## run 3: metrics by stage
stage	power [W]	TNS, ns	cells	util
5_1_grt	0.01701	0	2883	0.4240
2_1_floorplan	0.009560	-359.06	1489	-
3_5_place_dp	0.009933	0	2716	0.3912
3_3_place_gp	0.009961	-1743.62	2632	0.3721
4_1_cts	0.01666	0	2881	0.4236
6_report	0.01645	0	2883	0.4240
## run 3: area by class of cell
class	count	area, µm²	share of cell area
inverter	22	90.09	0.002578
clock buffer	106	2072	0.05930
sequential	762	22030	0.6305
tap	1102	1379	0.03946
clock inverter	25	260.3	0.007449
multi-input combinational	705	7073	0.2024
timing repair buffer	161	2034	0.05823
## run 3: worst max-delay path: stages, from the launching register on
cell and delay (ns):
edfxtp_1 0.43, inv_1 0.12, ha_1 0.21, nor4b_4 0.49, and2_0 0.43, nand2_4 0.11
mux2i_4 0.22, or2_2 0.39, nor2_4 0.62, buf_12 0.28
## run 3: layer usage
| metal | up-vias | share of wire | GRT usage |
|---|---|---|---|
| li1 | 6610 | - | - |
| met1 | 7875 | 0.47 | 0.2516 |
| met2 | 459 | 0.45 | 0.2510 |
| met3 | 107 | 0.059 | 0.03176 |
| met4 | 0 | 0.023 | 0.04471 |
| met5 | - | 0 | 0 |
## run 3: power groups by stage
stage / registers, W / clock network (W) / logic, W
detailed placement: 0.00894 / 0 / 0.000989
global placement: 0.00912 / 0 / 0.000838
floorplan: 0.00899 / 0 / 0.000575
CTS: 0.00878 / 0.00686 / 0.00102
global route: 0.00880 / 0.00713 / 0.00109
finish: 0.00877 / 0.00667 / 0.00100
File: config.mk
export PLATFORM = sky130hd
export DESIGN_NAME = radix_integer_to_ascii
export DESIGN_NICKNAME = d
export VERILOG_FILES = /design/src/hw/rtl/ita_pkg.sv /design/src/hw/rtl/ita_stage.sv /design/src/hw/rtl/ita_emitter.sv /design/src/hw/rtl/radix_integer_to_ascii.sv
export SDC_FILE = /design/constraint.sdc
export NUM_CORES = 2
export LEC_CHECK = 0
export BUFFER_PORTS_ARGS = -buffer_cell sky130_fd_sc_hd__buf_4
export CORE_ASPECT_RATIO = 0.6
export CORE_MARGIN = 2
export CORE_UTILIZATION = 30
export CTS_BUF_LIST = sky130_fd_sc_hd__clkbuf_4 sky130_fd_sc_hd__clkbuf_8
export CTS_CLUSTER_SIZE = 40
export DETAILED_ROUTE_END_ITERATION = 10
export GPL_TIMING_DRIVEN = 0
export SYNTH_ARGS = -nofsm -noshare
export SYNTH_HDL_FRONTEND = slang
export SYNTH_SLANG_ARGS = --single-unit
File: constraint.sdc
create_clock -name clk -period 12.35 [get_ports clk]
set_input_delay 1.235 -clock clk [delete_from_list [all_inputs] [get_ports clk]]
set_output_delay 1.235 -clock clk [all_outputs]
set_load 0.1 [all_outputs]
File: src/hw/rtl/ita_pkg.sv
// ----------------------------------------------------------------------------
// ita_pkg: shared types and constants for radix integer to ASCII
// Widths, character codes and the item carried down the conversion pipeline.
// ----------------------------------------------------------------------------
package ita_pkg;

    localparam int VALUE_BITS    = 32;
    localparam int DABBLE_STAGES = 4;
    localparam int BPS           = (VALUE_BITS + DABBLE_STAGES - 1) / DABBLE_STAGES;
    localparam int PW            = DABBLE_STAGES * BPS;
    localparam int DEC_DIGITS    = (VALUE_BITS * 3) / 10 + 1;
    localparam int BCD_W         = DEC_DIGITS * 4;
    localparam int HEX_DIGITS    = (VALUE_BITS + 3) / 4;
    localparam int HEX_W         = HEX_DIGITS * 4;
    localparam int LEN_W         = $clog2(VALUE_BITS + 2);

    localparam logic [6:0] CH_ZERO  = 7'h30;
    localparam logic [6:0] CH_ONE   = 7'h31;
    localparam logic [6:0] CH_A     = 7'h41;
    localparam logic [6:0] CH_MINUS = 7'h2D;
    localparam logic [6:0] CH_NONE  = 7'h00;

    typedef enum logic [1:0] {
        BASE_BIN = 2'd0,
        BASE_DEC = 2'd1,
        BASE_HEX = 2'd2,
        BASE_BAD = 2'd3
    } base_t;

    typedef struct packed {
        logic                    neg;
        base_t                   base;
        logic [VALUE_BITS-1:0]   raw;
        logic [VALUE_BITS-1:0]   mag;
        logic [PW-1:0]           msh;
        logic [PW-1:0]           rsh;
        logic                    found;
        logic [LEN_W-1:0]        blen;
        logic [BCD_W-1:0]        bcd;
    } item_t;

endpackage
==> src/rtl/dst_pkg.sv <==
// ----------------------------------------------------------------------------
// dst_pkg
// Types, constants and helpers shared by the delimiter string tokenizer.
// ----------------------------------------------------------------------------
package dst_pkg;

    localparam int unsigned MAX_DELIM_BYTES = 4;
    localparam int unsigned POSITION_BITS   = 16;

    localparam int unsigned POS_W   = 16;
    localparam int unsigned COUNT_W = 3;

    // Position limit: 2^POSITION_BITS - 1, capped at the 16-bit field range.
    localparam logic [POS_W-1:0] POS_LIMIT = (POSITION_BITS >= POS_W) ?
        {POS_W{1'b1}} : POS_W'((64'd1 << POSITION_BITS) - 64'd1);

    // Largest usable delimiter count.
    localparam logic [COUNT_W-1:0] COUNT_MAX = (MAX_DELIM_BYTES < 4) ?
        COUNT_W'(MAX_DELIM_BYTES) : COUNT_W'(4);

    localparam logic [7:0] SPACE_LIMIT = 8'd32;

    // Configuration register indexes
    localparam logic [1:0] REG_SPLIT_MODE      = 2'd0;
    localparam logic [1:0] REG_DELIMITER_COUNT = 2'd1;
    localparam logic [1:0] REG_DELIMITER_BYTES = 2'd2;

    localparam logic [1:0]  RESET_SPLIT_MODE      = 2'd0;
    localparam logic [2:0]  RESET_DELIMITER_COUNT = 3'd1;
    localparam logic [31:0] RESET_DELIMITER_BYTES = 32'd44;

    typedef enum logic [1:0] {
        MODE_SPACE = 2'd0,
        MODE_ANY   = 2'd1,
        MODE_SEQ   = 2'd2,
        MODE_RSVD  = 2'd3
    } dst_mode_t;

    typedef struct packed {
        logic [1:0]  mode;
        logic [2:0]  count;
        logic [31:0] delims;
    } dst_cfg_t;

    typedef struct packed {
        logic [POS_W-1:0] byte_pos;
        logic [POS_W-1:0] tok_start;
        logic [23:0]      recent;
        logic             in_tok;
        logic             ovf;
    } dst_state_t;

    typedef struct packed {
        logic             ovf;
        logic             valid;
        logic             last;
        logic [POS_W-1:0] length;
        logic [POS_W-1:0] start;
    } dst_result_t;

    function automatic logic [COUNT_W-1:0] eff_count(input logic [2:0] raw);
        logic [COUNT_W-1:0] c;
        c = raw;
        if (c == '0)
        begin
            c = COUNT_W'(1);
        end
        if (c > COUNT_MAX)
        begin
            c = COUNT_MAX;
        end
        return c;
    endfunction

endpackage

==> src/rtl/dst_step.sv <==
// ----------------------------------------------------------------------------
// dst_step
// Next-state and result logic for one accepted string item.
// ----------------------------------------------------------------------------
module dst_step
    import dst_pkg::*;
(
    input  dst_cfg_t    cfg,
    input  dst_state_t  cur,
    input  logic [7:0]  char_byte,
    input  logic        has_byte,
    input  logic        end_of_string,
    output dst_state_t  nxt,
    output dst_result_t res0,
    output dst_result_t res1,
    output logic [1:0]  res_count
);

    dst_mode_t          mode;
    logic [COUNT_W-1:0] cnt;
    logic               at_limit;
    logic [POS_W-1:0]   pos;
    logic [POS_W-1:0]   pos_plus1;
    logic [POS_W-1:0]   clamp_start;
    logic               any_hit;
    logic               seq_range;
    logic               seq_match;
    logic [31:0]        window;
    logic [1:0]         want_idx [4];
    logic [POS_W-1:0]   match_start;
    logic               byte_hit;
    dst_result_t        byte_res;
    dst_state_t         upd;
    logic [POS_W-1:0]   end_len;
    logic [POS_W-1:0]   end_st;
    logic               end_tok;
    dst_result_t        end_res;
    dst_result_t        bare_res;

    assign mode        = (cfg.mode == MODE_RSVD) ? MODE_SPACE : dst_mode_t'(cfg.mode);
    assign cnt         = eff_count(cfg.count);
    assign at_limit    = cur.byte_pos >= POS_LIMIT;
    assign pos         = at_limit ? (POS_LIMIT - POS_W'(1)) : cur.byte_pos;
    assign pos_plus1   = pos + POS_W'(1);
    assign clamp_start = (cur.tok_start < pos) ? cur.tok_start : pos;
    assign window      = {cur.recent, char_byte};
    assign match_start = pos_plus1 - POS_W'(cnt);

    // Delimiter compares: set membership and sequence match, newest byte first.
    always_comb
    begin
        any_hit   = 1'b0;
        seq_match = 1'b1;
        for (int k = 0; k < 4; k++)
        begin
            want_idx[k] = 2'(cnt - 3'd1 - 3'(k));
            if (3'(k) < cnt)
            begin
                if (cfg.delims[8*k +: 8] == char_byte)
                begin
                    any_hit = 1'b1;
                end
                if (window[8*k +: 8] != cfg.delims[8*want_idx[k] +: 8])
                begin
                    seq_match = 1'b0;
                end
            end
        end
    end

    assign seq_range = ({1'b0, pos} + 17'd1) >= ({1'b0, cur.tok_start} + 17'(cnt));

    // Byte step
    always_comb
    begin
        upd      = cur;
        byte_hit = 1'b0;
        byte_res = '0;
        if (has_byte)
        begin
            unique case (mode)
                MODE_ANY:
                begin
                    if (any_hit)
                    begin
                        byte_hit        = 1'b1;
                        byte_res.start  = clamp_start;
                        byte_res.length = pos - clamp_start;
                        upd.tok_start   = pos_plus1;
                    end
                end
                MODE_SEQ:
                begin
                    if (seq_range && seq_match)
                    begin
                        byte_hit        = 1'b1;
                        byte_res.start  = cur.tok_start;
                        byte_res.length = match_start - cur.tok_start;
                        upd.tok_start   = pos_plus1;
                    end
                end
                default:
                begin
                    if (char_byte <= SPACE_LIMIT)
                    begin
                        if (cur.in_tok)
                        begin
                            byte_hit        = 1'b1;
                            byte_res.start  = clamp_start;
                            byte_res.length = pos - clamp_start;
                            upd.in_tok      = 1'b0;
                        end
                    end
                    else if (!cur.in_tok)
                    begin
                        upd.in_tok    = 1'b1;
                        upd.tok_start = pos;
                    end
                end
            endcase
            upd.recent = window[23:0];
            if (at_limit)
            begin
                upd.ovf = 1'b1;
            end
            else
            begin
                upd.byte_pos = cur.byte_pos + POS_W'(1);
            end
        end
        byte_res.valid = 1'b1;
        byte_res.ovf   = upd.ovf;
    end

    // Closing token at end of string
    assign end_len = upd.byte_pos;
    assign end_st  = upd.tok_start;

    always_comb
    begin
        end_tok = 1'b0;
        end_res = '0;
        if (mode == MODE_SPACE)
        begin
            end_tok        = upd.in_tok;
            end_res.start  = (end_st > end_len) ? end_len : end_st;
            end_res.length = end_len - end_res.start;
        end
        else if (end_st < end_len)
        begin
            end_tok        = 1'b1;
            end_res.start  = end_st;
            end_res.length = end_len - end_st;
        end
        else if (end_len != '0)
        begin
            // String ended right after a delimiter: trailing empty token.
            end_tok        = 1'b1;
            end_res.start  = end_len - POS_W'(1);
            end_res.length = '0;
        end
        end_res.valid = 1'b1;
        end_res.last  = 1'b1;
        end_res.ovf   = upd.ovf;
    end

    always_comb
    begin
        bare_res      = '0;
        bare_res.last = 1'b1;
        bare_res.ovf  = upd.ovf;
    end

    // Order results: byte token first, closing token or end marker last.
    always_comb
    begin
        res1 = end_res;
        if (byte_hit)
        begin
            res0      = byte_res;
            res0.last = end_of_string && !end_tok;
        end
        else if (end_tok)
        begin
            res0 = end_res;
        end
        else
        begin
            res0 = bare_res;
        end
        if (byte_hit && end_of_string && end_tok)
        begin
            res_count = 2'd2;
        end
        else if (byte_hit || end_of_string)
        begin
            res_count = 2'd1;
        end
        else
        begin
            res_count = 2'd0;
        end
        nxt = end_of_string ? dst_state_t'('0) : upd;
    end

endmodule

==> src/rtl/delimiter_string_tokenizer.sv <==
// ----------------------------------------------------------------------------
// delimiter_string_tokenizer
// Splits a byte stream into tokens and reports start position and length.
// ----------------------------------------------------------------------------
// Input channel (s_*): one string byte per transfer; s_tuser marks whether
// s_tdata carries a byte, s_tlast ends the string. Output channel (m_*):
// one token per transfer, start in m_tdata[15:0], length in m_tdata[31:16],
// m_tlast on the final result of a string.
// A transfer is worked out in the cycle it is taken and its results are
// written to a four-entry result queue, from which they are offered on m_*
// in order. Input rate is one transfer per cycle while s_tready is high.
// A transfer yields zero, one or two results, and the output side drains one
// per cycle while m_tready is high; in the delimiter modes a string whose
// final byte is a delimiter yields two (the closed token and a trailing empty
// one). s_tready falls when fewer than two queue entries are free, which can
// also happen while the receiver holds m_tready low.
// Reset empties the queue, clears the string state and loads the register
// defaults: whitespace mode, one delimiter, delimiter byte ','.
// Configuration writes take effect with the next input transfer.
// ----------------------------------------------------------------------------
module delimiter_string_tokenizer
    import dst_pkg::*;
(
    input  logic        clk,
    input  logic        rst_n,
    input  logic        cfg_we,
    input  logic [1:0]  cfg_index,
    input  logic [31:0] cfg_data,
    input  logic        s_tvalid,
    output logic        s_tready,
    input  logic [7:0]  s_tdata,   // [7:0] char_byte
    input  logic [0:0]  s_tuser,   // [0] has_byte
    input  logic        s_tlast,   // end_of_string
    output logic        m_tvalid,
    input  logic        m_tready,
    output logic [31:0] m_tdata,   // [15:0] token_start, [31:16] token_length
    output logic [1:0]  m_tuser,   // [0] token_valid, [1] overflow
    output logic        m_tlast    // last_result
);

    dst_cfg_t    cfg_reg;
    dst_state_t  state_reg;
    dst_state_t  state_next;
    dst_result_t res0;
    dst_result_t res1;
    logic [1:0]  res_count;
    dst_result_t queue_mem [4];
    logic [1:0]  wr_ptr_reg;
    logic [1:0]  rd_ptr_reg;
    logic [2:0]  count_reg;
    logic [2:0]  count_next;
    logic [1:0]  push_count;
    logic        accept;
    logic        pop;

    assign s_tready   = count_reg <= 3'd2;
    assign accept     = s_tvalid && s_tready;
    assign m_tvalid   = count_reg != 3'd0;
    assign pop        = m_tvalid && m_tready;
    assign push_count = accept ? res_count : 2'd0;
    assign count_next = count_reg + 3'(push_count) - 3'(pop);

    assign m_tdata = {queue_mem[rd_ptr_reg].length, queue_mem[rd_ptr_reg].start};
    assign m_tuser = {queue_mem[rd_ptr_reg].ovf, queue_mem[rd_ptr_reg].valid};
    assign m_tlast = queue_mem[rd_ptr_reg].last;

    dst_step u_step (
        .cfg           (cfg_reg),
        .cur           (state_reg),
        .char_byte     (s_tdata),
        .has_byte      (s_tuser[0]),
        .end_of_string (s_tlast),
        .nxt           (state_next),
        .res0          (res0),
        .res1          (res1),
        .res_count     (res_count)
    );

    always_ff @(posedge clk or negedge rst_n)
    begin
        if (!rst_n)
        begin
            cfg_reg.mode   <= RESET_SPLIT_MODE;
            cfg_reg.count  <= RESET_DELIMITER_COUNT;
            cfg_reg.delims <= RESET_DELIMITER_BYTES;
        end
        else if (cfg_we)
        begin
            unique case (cfg_index)
                REG_SPLIT_MODE:      cfg_reg.mode   <= cfg_data[1:0];
                REG_DELIMITER_COUNT: cfg_reg.count  <= cfg_data[2:0];
                REG_DELIMITER_BYTES: cfg_reg.delims <= cfg_data;
                default:             cfg_reg        <= cfg_reg;
            endcase
        end
    end

    always_ff @(posedge clk or negedge rst_n)
    begin
        if (!rst_n)
        begin
            state_reg  <= '0;
            wr_ptr_reg <= '0;
            rd_ptr_reg <= '0;
            count_reg  <= '0;
        end
        else
        begin
            if (accept)
            begin
                state_reg <= state_next;
            end
            wr_ptr_reg <= wr_ptr_reg + push_count;
            rd_ptr_reg <= rd_ptr_reg + 2'(pop);
            count_reg  <= count_next;
        end
    end

    // Result queue payload
    always_ff @(posedge clk)
    begin
        if (push_count != 2'd0)
        begin
            queue_mem[wr_ptr_reg] <= res0;
        end
        if (push_count == 2'd2)
        begin
            queue_mem[wr_ptr_reg + 2'd1] <= res1;
        end
    end

endmodule

==> config.mk <==
export PLATFORM = sky130hd
export DESIGN_NAME = delimiter_string_tokenizer
export DESIGN_NICKNAME = d
export VERILOG_FILES = /design/src/rtl/dst_pkg.sv /design/src/rtl/dst_step.sv /design/src/rtl/delimiter_string_tokenizer.sv
export SDC_FILE = /design/constraint.sdc
export NUM_CORES = 1
export LEC_CHECK = 0
export BUFFER_PORTS_ARGS = -buffer_cell sky130_fd_sc_hd__buf_2
export CORE_ASPECT_RATIO = 0.8
export CORE_UTILIZATION = 59
export DETAILED_ROUTE_END_ITERATION = 10
export PLACE_DENSITY_LB_ADDON = 0.05
export SYNTH_ARGS = -nofsm -noshare
export SYNTH_HDL_FRONTEND = slang
export SYNTH_SLANG_ARGS = --single-unit
==> constraint.sdc <==
create_clock -name clk -period 12.74 [get_ports clk]
set_input_delay 2.548 -clock clk [delete_from_list [all_inputs] [get_ports clk]]
set_output_delay 2.548 -clock clk [all_outputs]
set_load 0.005 [all_outputs]
* After elaboration in Yosys (flattened, before gate mapping)
Memories as Yosys holds them, arrays and structs flattened. Index checks and enable logic that the tools add are counted.
Operators by class: add/subtract/negate cells 19, $lt $le $gt $ge 12, equal/unequal tests 14, shift-type cells 4, muxes and demuxes 60, reduce and logical (&&, ||, !) cells 20
Operators with widths (number):
- 2-to-1 mux 32 bit | 7
- 2-to-1 mux 16 bit | 9
- indexed part select 32 x 6 -> 8 bit | 4
- 2-to-1 mux 58 bit | 2
- 2-to-1 mux 34 bit | 2
- one-hot mux 32 bit (2 select lines) | 1
- subtractor 16 bit | 4
- adder 16 x 1 -> 16 bit, second input constant | 2
- == test 8 bit | 4
- less-than comparator 16 bit | 2
- 2-to-1 mux 1 bit | 32
- inequality test 8 bit | 4
- one-hot mux 16 bit (2 select lines) | 1
- adder 16 x 1 -> 17 bit, second input constant | 1
- adder 16 x 3 -> 17 bit | 1
- greater-or-equal comparator 17 bit | 1
- greater-or-equal comparator 16 bit, second input constant | 1
- > comparator 16 bit | 1
- nonzero test 16 bit | 1
- subtractor 16 x 1 -> 16 bit, second input constant | 1
- subtractor 16 x 3 -> 16 bit | 1
- == test 2 bit, second input constant | 4
- <= comparator 8 x 6 -> 1 bit, second input constant | 1
- AND reduction 2 bit | 4
- other kinds (23) | 38
Word-level totals: register bits 102, RAM bits 140, input port bits 49, output and inout bits 37, logic and storage cells 141, memories kept 1
Memory list:
- queue_mem | words 4, width 35, read ports 1, clocked after memory_dff 0, write ports 2, RTL line delimiter_string_tokenizer.sv:47 | dst_result_t queue_mem [4];

* Depth between registers and ports, before layout
depth in word-level cells 29, mapped depth 50, gate-level depth less buffers 47

* By module
A second synthesis with hierarchy kept.
Unflattened totals: cells, all modules 2250, area, all modules 21923.5 µm²
Modules (own cells, without submodules):
- delimiter_string_tokenizer | times used 1, cells an instance 590, area an instance 11269.6 µm², sequential area each 6761.5 µm²
- dst_step | times used 1, cells an instance 1660, area an instance 10654.0 µm², sequential area each 0.0 µm²

* Least setup slack after synthesis
No wires, ideal clock.
path type input to register, start input s_tdata[0], end memory queue_mem[1][31] (netlist bit) (data pin), library setup time 261 ps, data arrival time 10053 ps, required time 12479 ps, path slack 2426 ps, stages on the path 37, buffers on the path 4, cell sequence buf_4 xor2_1 or4_1 or3_1 nand4b_4 and2_1 a31oi_4 or2_0 clkbuf_1 nor2_1 o21ai_0 nand2_1 ha_1 inv_1 fa_1 a21oi_1 o21ai_0 a21oi_1 o221ai_1 a31oi_2 clkbuf_1 clkbuf_1 a21oi_1 ha_1 o21ai_0 a21oi_1 a2111oi_2 a221oi_2 o21ai_1 a31oi_1 a2111oi_2 nor4b_1 a211oi_1 a211oi_2 o21ai_1 o31ai_2 a221o_1
RTL lines:
- start: declaration | RTL line delimiter_string_tokenizer.sv:31 | input logic [7:0] s_tdata,
- end: declaration | RTL line delimiter_string_tokenizer.sv:47

==> flow_summary_export.csv <==
group,metric,value,unit
placement,routabilityCongestion,1.04,
routing,drt_iter0_drc,3436,
sta,period_share,94.8,%
floorplan,initial_utilization,60.8,%
yosys,synth_top_area_share,19.8,%
routing,wl_per_cell,28.2,um
worst_setup_path,cp-start-kind,"flip-flop",
yosys,avgSynthCellArea,9.20,um2
worst_setup_path,cp_max_fo,30,
global_route,grt_pass1_vias,17473,
routing,ant_nets,0,
sta,setup_ws,0.663,ns
finish,layout-drive-gt1-share,14.6,%
placement,place_ws,0.911,ns
sta,rsz0062_at_grt,"false",
yosys,ys.warnings.count,0,
floorplan,die_w,208,um
yosys,ys_ff_latch,242,
sta,drv_slew,5,
yosys,syn_nets,2345,
outcome,status,"finished with violations",
routing,dr_wl_met3,10.9,mm
yosys,synthCells,2174,
finish,largest_reg_flops,140,
outcome,violations,"slew limit",
floorplan,die_h,167,um
yosys,synth-seq-area-share,33.4,%
yosys,yosys.area_share.xor_xnor,6.68,%
placement,hpwl,55.2,mm
placement,port_buffers,85,
yosys,synth_flop_cell,"edfxtp_1",
routing,highest_layer,"met4",
worst_setup_path,reg2reg_depth,46,
finish,fill_cells,2715,
routing,vias,18965,
power,peakVddDrop,0.000446,V
clocking,cts.sinks,242,
yosys,synth_cell_types,110,
sta,fin_setup_tns,0,ns
floorplan,dieArea,0.0347,mm2
power,p_per_area,327,mW/mm2
yosys,syn-cell-area,0.0200,mm2
routing,drcViolationCount,0,
clocking,clockBufferDepth,3,
sta,setup_viol,0,
yosys,synthMuxAreaShare,8.19,%
sta,max_slew.worst_pin.slew,1.60,ns
floorplan,rows,59,
worst_hold_path,whs_path_depth,2,
worst_hold_path,min_to,"queue_mem[3][32]",
power,p_leak,8.55,nW
worst_setup_path,arrival,12.40,ns
clocking,clkTransAtPathRegs,0.07,ns
global_route,grt_pass1_wl,111,mm
worst_setup_path,reg2reg_to,"queue_mem[3][31]",
clocking,cts_inserted_buffers,27,
worst_hold_path,min_from,"queue_mem[3][32]",
global_route,grt_max_degree,59,
global_route,grt-ovfl-total,0,
worst_setup_path,r2r-start,"state_reg[45]",
yosys,synth-edff-count,132,
job,cap_viol_max_count,0,
yosys,synth_top_family_by_area,"compound AO/OA/AOI/OAI gates",
yosys,yosys.area_share.simple,13.5,%
clocking,cts_tree,"done",
yosys,synthTopCellsByCount,"170 x nand2_1, 161 x inv_1, 148 x o22ai_1",
routing,met2_length,30.3,mm
worst_setup_path,critical_path.slowest_cell,"dfrtp_1",
yosys,synth_fa_ha_area_share,7.93,%
sta,clock.fmax,82.8,MHz
sta,hold_viol_final,0,
routing,drtPass1Iterations,8,
clocking,clk_latency,0.60,ns
global_route,antenna_found_initial,0,
yosys,yosys-top-cells-area,"edfxtp_1 20%, dfrtp_1 12%, ha_1 7.1%",
floorplan,core,0.0329,mm2
yosys,synth.most_common_cell,"nand2_1",
finish,syn_to_final_growth,7.89,%
routing,wl_met1,30.4,mm
floorplan,io_pins,86,
worst_setup_path,required,13.06,ns
worst_setup_path,endpoint_kind,"flip-flop",
sta,min_period,12.08,ns
sta,maxSlewHeadroom,-6.68,%
worst_setup_path,rrSetupSlack,0.66,ns
clocking,cts_root_buffer,"clkbuf_16",
worst_setup_path,critPathKind,"flip-flop to flip-flop",
worst_hold_path,hold_class,"flip-flop to flip-flop",
routing,drt_wl_total,74.1,mm
finish,final_nets,2346,
sta,fin_worst_skew,0.0318,ns
worst_setup_path,crit_path_max_incr_delay,0.69,ns
clocking,h-tree-depth,1,
yosys,synth_async_sr_flop_share,42.1,%
routing,routed_via_density,7.22,
yosys,synth_compound_area_share,23.6,%
yosys,synth_top_area_cell,"edfxtp_1",
global_route,grt_use_total,42.1,%
[cell type report]
class	count	area (um2)	share of cell area [%]
Multi-Input combinational cell	1607	12000	55.6
Sequential cell	242	6680	31.0
Timing Repair Buffer	129	796	3.69
Clock buffer	36	739	3.43
Inverter	168	631	2.92
Tap cell	427	534	2.47
Clock inverter	14	190	0.881
Antenna cell	2	5.00	0.0232
[layout by cell type (no fill, tap or decap), drive strengths merged, types with 16 or more instances in the layout]
master / synthesis / final
a211oi: 20 / 20
a21o: 27 / 27
a21oi: 113 / 113
a22o: 57 / 57
a31oi: 16 / 16
buf: 54 / 129
clkbuf: 103 / 36
dfrtp: 98 / 98
edfxtp: 132 / 132
ha: 114 / 114
inv: 165 / 167
mux2: 42 / 42
mux2i: 37 / 37
mux4: 35 / 35
nand2: 171 / 171
nand2b: 31 / 31
nand3: 37 / 37
nand4: 19 / 19
nor2: 122 / 122
nor3: 42 / 42
nor4: 19 / 19
o211ai: 28 / 28
o21ai: 133 / 133
o21bai: 17 / 17
o22ai: 148 / 148
xnor2: 114 / 114
xor2: 37 / 37
[worst max path at each step]
stage / from / endpoint / slack (ns) / cells after the start
detailed placement: state_reg[45] / queue_mem[3][31] / 0.91 / 46
floorplan: s_tdata[0] / queue_mem[1][31] / 2.43 / 37
CTS: state_reg[47] / queue_mem[3][31] / 0.85 / 46
global route: state_reg[47] / queue_mem[3][31] / 0.04 / 46
global placement: state_reg[45] / queue_mem[1][31] / 1.32 / 46
finish: state_reg[45] / queue_mem[3][31] / 0.66 / 46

- Work request
Considering only the material above, set down every line from the one with "routing,met2_length,30.3,mm" to the one with "worst_setup_path,rrSetupSlack,0.66,ns", inclusive, exactly as written.

- Solution for this problem
routing,met2_length,30.3,mm
worst_setup_path,critical_path.slowest_cell,"dfrtp_1",
yosys,synth_fa_ha_area_share,7.93,%
sta,clock.fmax,82.8,MHz
sta,hold_viol_final,0,
routing,drtPass1Iterations,8,
clocking,clk_latency,0.60,ns
global_route,antenna_found_initial,0,
yosys,yosys-top-cells-area,"edfxtp_1 20%, dfrtp_1 12%, ha_1 7.1%",
floorplan,core,0.0329,mm2
yosys,synth.most_common_cell,"nand2_1",
finish,syn_to_final_growth,7.89,%
routing,wl_met1,30.4,mm
floorplan,io_pins,86,
worst_setup_path,required,13.06,ns
worst_setup_path,endpoint_kind,"flip-flop",
sta,min_period,12.08,ns
sta,maxSlewHeadroom,-6.68,%
worst_setup_path,rrSetupSlack,0.66,ns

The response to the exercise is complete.